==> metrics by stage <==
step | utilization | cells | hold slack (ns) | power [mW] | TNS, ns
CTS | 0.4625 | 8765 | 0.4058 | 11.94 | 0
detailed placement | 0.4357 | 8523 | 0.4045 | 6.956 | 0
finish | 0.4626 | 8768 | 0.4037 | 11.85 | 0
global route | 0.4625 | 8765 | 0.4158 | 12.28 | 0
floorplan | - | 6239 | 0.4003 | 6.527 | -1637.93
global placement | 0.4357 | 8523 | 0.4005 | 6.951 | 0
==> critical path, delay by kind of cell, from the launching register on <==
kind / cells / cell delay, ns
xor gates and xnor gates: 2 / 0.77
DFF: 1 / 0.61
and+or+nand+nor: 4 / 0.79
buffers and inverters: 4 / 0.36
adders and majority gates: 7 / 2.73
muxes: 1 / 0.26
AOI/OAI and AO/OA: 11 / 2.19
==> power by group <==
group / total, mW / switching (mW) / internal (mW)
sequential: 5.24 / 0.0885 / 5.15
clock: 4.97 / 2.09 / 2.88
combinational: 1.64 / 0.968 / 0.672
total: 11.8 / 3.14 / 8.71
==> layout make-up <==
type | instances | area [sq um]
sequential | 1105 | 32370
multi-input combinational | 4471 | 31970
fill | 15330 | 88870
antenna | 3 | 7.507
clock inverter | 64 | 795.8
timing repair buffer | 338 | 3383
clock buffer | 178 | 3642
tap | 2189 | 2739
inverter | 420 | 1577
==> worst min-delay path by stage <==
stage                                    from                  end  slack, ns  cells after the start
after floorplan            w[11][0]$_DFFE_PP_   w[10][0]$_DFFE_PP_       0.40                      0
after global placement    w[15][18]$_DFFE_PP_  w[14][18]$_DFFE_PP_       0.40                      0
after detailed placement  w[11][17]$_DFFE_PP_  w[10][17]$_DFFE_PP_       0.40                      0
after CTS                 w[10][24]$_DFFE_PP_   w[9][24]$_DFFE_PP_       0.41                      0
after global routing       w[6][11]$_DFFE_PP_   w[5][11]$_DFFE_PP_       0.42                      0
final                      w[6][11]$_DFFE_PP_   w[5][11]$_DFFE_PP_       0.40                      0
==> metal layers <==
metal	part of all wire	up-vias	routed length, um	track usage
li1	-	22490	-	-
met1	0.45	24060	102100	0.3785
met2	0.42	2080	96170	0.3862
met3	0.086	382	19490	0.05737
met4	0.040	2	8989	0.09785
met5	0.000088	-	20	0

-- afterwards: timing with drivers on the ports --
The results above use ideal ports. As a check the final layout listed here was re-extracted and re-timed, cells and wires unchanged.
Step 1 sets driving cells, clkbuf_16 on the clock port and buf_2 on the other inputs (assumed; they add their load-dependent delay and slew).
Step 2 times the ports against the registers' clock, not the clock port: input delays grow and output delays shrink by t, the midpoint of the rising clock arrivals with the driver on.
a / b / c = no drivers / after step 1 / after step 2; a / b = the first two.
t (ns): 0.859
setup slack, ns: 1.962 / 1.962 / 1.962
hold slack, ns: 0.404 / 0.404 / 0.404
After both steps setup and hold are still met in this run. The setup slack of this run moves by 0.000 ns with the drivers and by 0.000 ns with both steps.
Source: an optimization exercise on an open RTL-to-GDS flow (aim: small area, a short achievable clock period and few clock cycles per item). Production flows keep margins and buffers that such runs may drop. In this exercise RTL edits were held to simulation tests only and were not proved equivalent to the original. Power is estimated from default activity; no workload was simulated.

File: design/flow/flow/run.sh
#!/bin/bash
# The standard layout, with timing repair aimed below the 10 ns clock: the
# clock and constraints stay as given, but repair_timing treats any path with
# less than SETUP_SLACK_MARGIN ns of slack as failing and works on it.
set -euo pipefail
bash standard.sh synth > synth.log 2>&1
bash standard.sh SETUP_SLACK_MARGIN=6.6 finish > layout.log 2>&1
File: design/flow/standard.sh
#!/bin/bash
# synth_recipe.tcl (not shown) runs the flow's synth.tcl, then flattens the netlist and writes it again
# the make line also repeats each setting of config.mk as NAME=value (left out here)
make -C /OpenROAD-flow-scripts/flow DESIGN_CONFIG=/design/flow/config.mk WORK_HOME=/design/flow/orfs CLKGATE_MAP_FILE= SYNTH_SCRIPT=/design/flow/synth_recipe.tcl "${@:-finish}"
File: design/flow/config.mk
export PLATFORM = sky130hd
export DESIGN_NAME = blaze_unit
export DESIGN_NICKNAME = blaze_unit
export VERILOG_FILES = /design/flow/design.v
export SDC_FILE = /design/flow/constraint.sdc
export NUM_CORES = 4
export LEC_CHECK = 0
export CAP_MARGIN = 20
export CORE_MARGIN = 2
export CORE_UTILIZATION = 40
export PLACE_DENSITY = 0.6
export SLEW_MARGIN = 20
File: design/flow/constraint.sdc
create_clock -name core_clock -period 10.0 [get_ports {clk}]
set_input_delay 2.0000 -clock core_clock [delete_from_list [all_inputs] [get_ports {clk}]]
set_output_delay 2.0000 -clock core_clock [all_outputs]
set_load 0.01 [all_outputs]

· · · ·

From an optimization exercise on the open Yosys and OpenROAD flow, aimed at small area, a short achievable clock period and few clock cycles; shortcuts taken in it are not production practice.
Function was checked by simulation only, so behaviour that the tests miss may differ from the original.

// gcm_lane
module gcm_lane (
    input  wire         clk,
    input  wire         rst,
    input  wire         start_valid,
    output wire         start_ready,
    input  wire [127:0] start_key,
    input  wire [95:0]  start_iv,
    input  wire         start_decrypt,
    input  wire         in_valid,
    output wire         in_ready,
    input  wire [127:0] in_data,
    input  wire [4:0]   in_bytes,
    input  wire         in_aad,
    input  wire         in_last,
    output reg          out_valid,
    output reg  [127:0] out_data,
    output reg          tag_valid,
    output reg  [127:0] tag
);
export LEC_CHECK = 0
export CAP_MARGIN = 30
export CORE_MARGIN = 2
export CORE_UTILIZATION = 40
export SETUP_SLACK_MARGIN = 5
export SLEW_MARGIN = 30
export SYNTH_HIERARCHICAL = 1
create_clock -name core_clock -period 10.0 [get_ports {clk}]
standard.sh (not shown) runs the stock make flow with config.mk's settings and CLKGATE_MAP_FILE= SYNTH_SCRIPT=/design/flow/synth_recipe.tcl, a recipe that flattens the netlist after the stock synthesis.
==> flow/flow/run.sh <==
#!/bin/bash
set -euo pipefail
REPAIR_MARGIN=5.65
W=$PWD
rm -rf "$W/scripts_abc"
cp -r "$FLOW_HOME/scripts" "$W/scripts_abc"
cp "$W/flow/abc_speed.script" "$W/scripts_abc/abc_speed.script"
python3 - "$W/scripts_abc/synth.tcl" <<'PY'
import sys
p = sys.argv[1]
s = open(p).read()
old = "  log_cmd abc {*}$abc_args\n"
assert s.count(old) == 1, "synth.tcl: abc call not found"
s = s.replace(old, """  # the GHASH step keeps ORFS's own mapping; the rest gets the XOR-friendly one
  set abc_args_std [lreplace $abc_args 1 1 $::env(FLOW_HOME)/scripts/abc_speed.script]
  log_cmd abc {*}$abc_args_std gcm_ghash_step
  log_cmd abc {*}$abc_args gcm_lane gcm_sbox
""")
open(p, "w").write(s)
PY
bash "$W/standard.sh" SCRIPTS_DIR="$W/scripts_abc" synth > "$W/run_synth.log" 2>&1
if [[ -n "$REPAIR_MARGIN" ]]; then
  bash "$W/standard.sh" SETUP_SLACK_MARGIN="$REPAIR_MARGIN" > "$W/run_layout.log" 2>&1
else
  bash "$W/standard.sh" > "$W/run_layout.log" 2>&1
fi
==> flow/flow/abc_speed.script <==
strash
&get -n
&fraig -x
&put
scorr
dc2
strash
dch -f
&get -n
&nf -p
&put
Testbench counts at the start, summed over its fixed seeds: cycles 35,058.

· · · ·

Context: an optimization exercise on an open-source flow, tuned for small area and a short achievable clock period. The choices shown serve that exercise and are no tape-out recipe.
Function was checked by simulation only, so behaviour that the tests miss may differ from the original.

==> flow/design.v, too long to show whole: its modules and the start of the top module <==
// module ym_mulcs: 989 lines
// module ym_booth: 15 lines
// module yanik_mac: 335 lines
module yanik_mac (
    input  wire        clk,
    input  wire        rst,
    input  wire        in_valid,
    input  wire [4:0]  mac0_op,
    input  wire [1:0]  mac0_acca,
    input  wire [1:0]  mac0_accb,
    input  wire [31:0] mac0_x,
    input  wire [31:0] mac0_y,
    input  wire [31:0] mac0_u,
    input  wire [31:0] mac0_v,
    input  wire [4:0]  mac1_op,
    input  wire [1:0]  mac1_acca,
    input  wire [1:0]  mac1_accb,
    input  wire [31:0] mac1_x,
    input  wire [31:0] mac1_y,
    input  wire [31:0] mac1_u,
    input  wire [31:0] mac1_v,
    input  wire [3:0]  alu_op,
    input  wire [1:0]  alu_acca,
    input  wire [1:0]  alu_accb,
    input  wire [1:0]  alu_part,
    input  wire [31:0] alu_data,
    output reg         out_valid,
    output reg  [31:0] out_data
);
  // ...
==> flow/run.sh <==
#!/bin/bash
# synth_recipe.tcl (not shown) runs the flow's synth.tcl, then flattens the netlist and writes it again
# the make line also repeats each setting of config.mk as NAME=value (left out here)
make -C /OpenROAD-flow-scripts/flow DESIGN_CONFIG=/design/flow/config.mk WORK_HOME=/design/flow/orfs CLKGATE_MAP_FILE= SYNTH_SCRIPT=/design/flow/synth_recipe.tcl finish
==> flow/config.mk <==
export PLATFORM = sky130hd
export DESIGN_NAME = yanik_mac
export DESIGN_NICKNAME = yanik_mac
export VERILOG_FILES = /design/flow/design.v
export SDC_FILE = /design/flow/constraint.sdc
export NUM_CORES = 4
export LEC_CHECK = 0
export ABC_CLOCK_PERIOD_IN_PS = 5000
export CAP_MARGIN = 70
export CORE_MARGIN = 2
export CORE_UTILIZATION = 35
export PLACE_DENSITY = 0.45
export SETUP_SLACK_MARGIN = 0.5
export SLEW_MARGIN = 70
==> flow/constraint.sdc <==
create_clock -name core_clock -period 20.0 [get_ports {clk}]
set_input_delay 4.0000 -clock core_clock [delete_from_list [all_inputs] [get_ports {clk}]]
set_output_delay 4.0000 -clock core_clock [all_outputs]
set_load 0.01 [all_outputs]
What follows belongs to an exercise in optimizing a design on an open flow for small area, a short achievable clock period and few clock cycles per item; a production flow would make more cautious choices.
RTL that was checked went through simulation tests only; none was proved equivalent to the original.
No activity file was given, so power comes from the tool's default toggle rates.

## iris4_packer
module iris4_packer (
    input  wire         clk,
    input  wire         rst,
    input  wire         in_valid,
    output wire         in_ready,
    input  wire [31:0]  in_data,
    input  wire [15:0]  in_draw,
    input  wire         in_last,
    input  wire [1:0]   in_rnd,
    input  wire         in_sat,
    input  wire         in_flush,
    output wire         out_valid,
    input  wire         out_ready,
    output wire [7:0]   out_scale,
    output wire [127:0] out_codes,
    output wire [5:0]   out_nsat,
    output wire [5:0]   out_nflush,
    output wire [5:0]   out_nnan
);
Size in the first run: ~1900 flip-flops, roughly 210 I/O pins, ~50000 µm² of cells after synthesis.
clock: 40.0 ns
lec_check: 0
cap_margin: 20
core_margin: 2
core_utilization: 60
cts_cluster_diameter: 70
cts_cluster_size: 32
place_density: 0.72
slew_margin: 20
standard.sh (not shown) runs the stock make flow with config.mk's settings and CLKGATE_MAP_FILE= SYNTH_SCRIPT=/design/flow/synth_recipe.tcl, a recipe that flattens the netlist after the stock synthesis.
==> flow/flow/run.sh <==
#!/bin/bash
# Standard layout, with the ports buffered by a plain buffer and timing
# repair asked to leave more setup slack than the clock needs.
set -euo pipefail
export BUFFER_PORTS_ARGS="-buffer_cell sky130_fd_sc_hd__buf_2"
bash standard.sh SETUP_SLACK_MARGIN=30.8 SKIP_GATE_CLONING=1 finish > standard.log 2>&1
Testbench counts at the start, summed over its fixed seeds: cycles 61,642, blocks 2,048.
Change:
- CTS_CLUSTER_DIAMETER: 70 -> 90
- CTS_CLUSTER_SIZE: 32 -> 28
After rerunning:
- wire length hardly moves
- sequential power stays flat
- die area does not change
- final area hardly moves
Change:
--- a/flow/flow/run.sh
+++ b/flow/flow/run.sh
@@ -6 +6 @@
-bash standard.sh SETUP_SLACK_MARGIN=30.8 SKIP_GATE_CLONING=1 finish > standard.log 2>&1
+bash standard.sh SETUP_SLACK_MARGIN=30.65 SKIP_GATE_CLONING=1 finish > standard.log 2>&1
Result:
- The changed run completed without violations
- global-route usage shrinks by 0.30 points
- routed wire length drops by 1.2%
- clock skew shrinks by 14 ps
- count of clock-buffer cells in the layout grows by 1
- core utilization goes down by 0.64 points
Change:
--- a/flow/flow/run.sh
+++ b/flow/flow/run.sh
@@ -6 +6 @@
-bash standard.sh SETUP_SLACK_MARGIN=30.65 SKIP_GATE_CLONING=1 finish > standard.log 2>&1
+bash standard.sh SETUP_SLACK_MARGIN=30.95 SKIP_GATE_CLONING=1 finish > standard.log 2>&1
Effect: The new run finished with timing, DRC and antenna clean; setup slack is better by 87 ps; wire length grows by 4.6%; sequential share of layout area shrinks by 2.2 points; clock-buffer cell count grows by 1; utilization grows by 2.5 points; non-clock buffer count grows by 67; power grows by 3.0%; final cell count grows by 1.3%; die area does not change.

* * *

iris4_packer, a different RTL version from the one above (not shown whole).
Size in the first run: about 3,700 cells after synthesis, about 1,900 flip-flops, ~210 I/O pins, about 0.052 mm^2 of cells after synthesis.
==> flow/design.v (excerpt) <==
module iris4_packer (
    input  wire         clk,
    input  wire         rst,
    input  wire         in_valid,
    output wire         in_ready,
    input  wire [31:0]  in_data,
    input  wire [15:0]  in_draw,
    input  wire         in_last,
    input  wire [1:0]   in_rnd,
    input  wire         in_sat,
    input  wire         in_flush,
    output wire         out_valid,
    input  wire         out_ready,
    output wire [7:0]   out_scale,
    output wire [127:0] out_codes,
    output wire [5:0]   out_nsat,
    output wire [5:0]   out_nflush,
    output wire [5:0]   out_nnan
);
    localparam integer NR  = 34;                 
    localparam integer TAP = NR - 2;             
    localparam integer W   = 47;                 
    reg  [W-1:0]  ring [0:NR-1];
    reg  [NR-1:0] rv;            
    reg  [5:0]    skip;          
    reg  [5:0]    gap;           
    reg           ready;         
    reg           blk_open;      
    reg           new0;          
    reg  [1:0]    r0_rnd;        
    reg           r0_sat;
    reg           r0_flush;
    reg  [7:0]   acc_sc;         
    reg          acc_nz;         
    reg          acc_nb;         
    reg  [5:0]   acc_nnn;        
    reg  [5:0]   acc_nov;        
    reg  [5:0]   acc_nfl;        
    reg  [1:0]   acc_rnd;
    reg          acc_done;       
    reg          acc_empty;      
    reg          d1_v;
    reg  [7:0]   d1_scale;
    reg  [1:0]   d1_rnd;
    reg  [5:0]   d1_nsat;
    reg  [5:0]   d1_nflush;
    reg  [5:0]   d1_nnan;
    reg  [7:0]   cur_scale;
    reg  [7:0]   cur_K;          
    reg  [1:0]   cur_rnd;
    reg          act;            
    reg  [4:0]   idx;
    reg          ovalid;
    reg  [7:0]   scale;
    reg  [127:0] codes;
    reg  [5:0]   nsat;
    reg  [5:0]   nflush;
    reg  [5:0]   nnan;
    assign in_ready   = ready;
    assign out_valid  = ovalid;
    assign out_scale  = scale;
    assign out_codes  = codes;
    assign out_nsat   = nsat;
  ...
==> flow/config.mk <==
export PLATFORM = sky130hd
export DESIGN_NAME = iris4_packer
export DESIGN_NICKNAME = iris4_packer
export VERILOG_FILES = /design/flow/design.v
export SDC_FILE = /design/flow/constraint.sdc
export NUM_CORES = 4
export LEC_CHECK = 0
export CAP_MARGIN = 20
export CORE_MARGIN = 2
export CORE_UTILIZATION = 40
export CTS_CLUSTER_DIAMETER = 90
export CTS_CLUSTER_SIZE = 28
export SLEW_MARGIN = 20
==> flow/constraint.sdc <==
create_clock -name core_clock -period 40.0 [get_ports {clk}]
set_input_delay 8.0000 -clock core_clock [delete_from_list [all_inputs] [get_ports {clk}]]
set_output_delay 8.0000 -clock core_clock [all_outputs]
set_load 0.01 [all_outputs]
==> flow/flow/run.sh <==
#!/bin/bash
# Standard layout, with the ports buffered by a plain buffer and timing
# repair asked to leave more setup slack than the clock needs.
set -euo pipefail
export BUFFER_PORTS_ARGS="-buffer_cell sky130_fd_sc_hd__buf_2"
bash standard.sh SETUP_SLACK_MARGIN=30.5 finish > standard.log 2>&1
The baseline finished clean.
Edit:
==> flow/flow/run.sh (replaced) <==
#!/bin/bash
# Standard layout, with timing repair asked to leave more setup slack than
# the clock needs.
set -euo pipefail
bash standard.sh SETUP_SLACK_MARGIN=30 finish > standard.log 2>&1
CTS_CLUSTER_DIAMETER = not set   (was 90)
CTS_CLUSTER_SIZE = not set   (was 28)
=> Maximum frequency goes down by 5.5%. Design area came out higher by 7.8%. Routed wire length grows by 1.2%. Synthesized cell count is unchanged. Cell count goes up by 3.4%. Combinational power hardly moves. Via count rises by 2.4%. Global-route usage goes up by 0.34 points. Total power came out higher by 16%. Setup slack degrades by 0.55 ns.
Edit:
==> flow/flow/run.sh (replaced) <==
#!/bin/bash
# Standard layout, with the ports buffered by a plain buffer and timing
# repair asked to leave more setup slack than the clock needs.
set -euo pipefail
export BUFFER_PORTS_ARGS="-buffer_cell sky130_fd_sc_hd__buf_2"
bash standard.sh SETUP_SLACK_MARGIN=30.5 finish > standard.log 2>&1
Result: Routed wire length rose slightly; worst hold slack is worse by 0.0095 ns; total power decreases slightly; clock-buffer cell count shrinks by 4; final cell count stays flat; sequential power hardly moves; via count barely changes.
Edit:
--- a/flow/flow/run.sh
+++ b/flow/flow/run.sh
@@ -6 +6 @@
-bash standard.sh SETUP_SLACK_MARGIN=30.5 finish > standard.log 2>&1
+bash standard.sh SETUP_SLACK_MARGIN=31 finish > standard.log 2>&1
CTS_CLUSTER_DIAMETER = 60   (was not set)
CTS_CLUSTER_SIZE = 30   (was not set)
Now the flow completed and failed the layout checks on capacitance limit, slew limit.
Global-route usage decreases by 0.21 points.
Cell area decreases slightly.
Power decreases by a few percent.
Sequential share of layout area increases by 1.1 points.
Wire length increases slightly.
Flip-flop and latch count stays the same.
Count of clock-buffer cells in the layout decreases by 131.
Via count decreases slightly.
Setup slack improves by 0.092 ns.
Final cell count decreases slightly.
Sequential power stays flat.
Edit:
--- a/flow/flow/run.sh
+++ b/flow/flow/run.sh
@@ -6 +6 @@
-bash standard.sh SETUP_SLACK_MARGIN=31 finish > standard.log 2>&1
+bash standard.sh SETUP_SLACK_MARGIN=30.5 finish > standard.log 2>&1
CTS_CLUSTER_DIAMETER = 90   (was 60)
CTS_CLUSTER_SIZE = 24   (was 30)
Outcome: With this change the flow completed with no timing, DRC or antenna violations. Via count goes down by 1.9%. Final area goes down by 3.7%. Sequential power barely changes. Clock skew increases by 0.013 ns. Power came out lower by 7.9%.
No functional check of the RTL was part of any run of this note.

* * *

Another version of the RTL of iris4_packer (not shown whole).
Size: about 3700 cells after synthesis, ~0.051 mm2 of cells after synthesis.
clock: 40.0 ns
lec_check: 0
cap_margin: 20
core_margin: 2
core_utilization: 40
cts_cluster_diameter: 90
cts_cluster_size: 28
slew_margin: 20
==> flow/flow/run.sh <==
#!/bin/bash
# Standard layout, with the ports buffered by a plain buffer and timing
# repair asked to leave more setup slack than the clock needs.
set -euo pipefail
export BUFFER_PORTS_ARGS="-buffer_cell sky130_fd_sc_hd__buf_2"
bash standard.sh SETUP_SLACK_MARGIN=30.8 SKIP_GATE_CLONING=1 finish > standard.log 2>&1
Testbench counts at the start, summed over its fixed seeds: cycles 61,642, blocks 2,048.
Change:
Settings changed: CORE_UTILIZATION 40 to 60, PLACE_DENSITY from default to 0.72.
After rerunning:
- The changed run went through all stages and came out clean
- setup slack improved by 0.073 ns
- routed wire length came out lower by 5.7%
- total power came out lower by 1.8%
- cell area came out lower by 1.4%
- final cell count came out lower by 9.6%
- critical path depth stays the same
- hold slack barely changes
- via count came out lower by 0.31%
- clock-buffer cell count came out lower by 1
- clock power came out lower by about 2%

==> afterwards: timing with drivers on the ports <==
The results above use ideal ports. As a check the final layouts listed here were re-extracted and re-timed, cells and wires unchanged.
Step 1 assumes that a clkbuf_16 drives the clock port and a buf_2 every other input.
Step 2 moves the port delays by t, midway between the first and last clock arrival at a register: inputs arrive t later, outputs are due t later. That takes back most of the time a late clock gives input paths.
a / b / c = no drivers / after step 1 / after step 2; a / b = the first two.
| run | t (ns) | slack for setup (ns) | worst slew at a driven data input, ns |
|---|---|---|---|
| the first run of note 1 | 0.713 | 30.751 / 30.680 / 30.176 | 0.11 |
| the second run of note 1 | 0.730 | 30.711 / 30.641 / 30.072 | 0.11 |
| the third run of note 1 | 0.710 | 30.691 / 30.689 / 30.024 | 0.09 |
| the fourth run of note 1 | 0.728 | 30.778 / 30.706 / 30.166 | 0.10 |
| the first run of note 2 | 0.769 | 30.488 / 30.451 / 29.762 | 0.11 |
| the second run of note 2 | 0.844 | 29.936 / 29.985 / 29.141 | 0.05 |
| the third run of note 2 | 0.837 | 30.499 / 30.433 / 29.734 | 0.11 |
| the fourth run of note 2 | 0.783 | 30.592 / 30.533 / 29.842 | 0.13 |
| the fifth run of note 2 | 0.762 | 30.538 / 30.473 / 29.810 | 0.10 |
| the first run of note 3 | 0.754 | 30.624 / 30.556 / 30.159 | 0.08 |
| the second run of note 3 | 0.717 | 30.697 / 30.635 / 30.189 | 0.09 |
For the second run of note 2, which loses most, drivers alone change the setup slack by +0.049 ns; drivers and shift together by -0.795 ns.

· · · ·

▶ Prompt
Would you please copy exactly the part of the entries above that begins at the line containing "antenna | 3 | 7.507" and ends at the line containing "after the start", both lines included?

▶ Written solution
antenna | 3 | 7.507
clock inverter | 64 | 795.8
timing repair buffer | 338 | 3383
clock buffer | 178 | 3642
tap | 2189 | 2739
inverter | 420 | 1577
==> worst min-delay path by stage <==
stage                                    from                  end  slack, ns  cells after the start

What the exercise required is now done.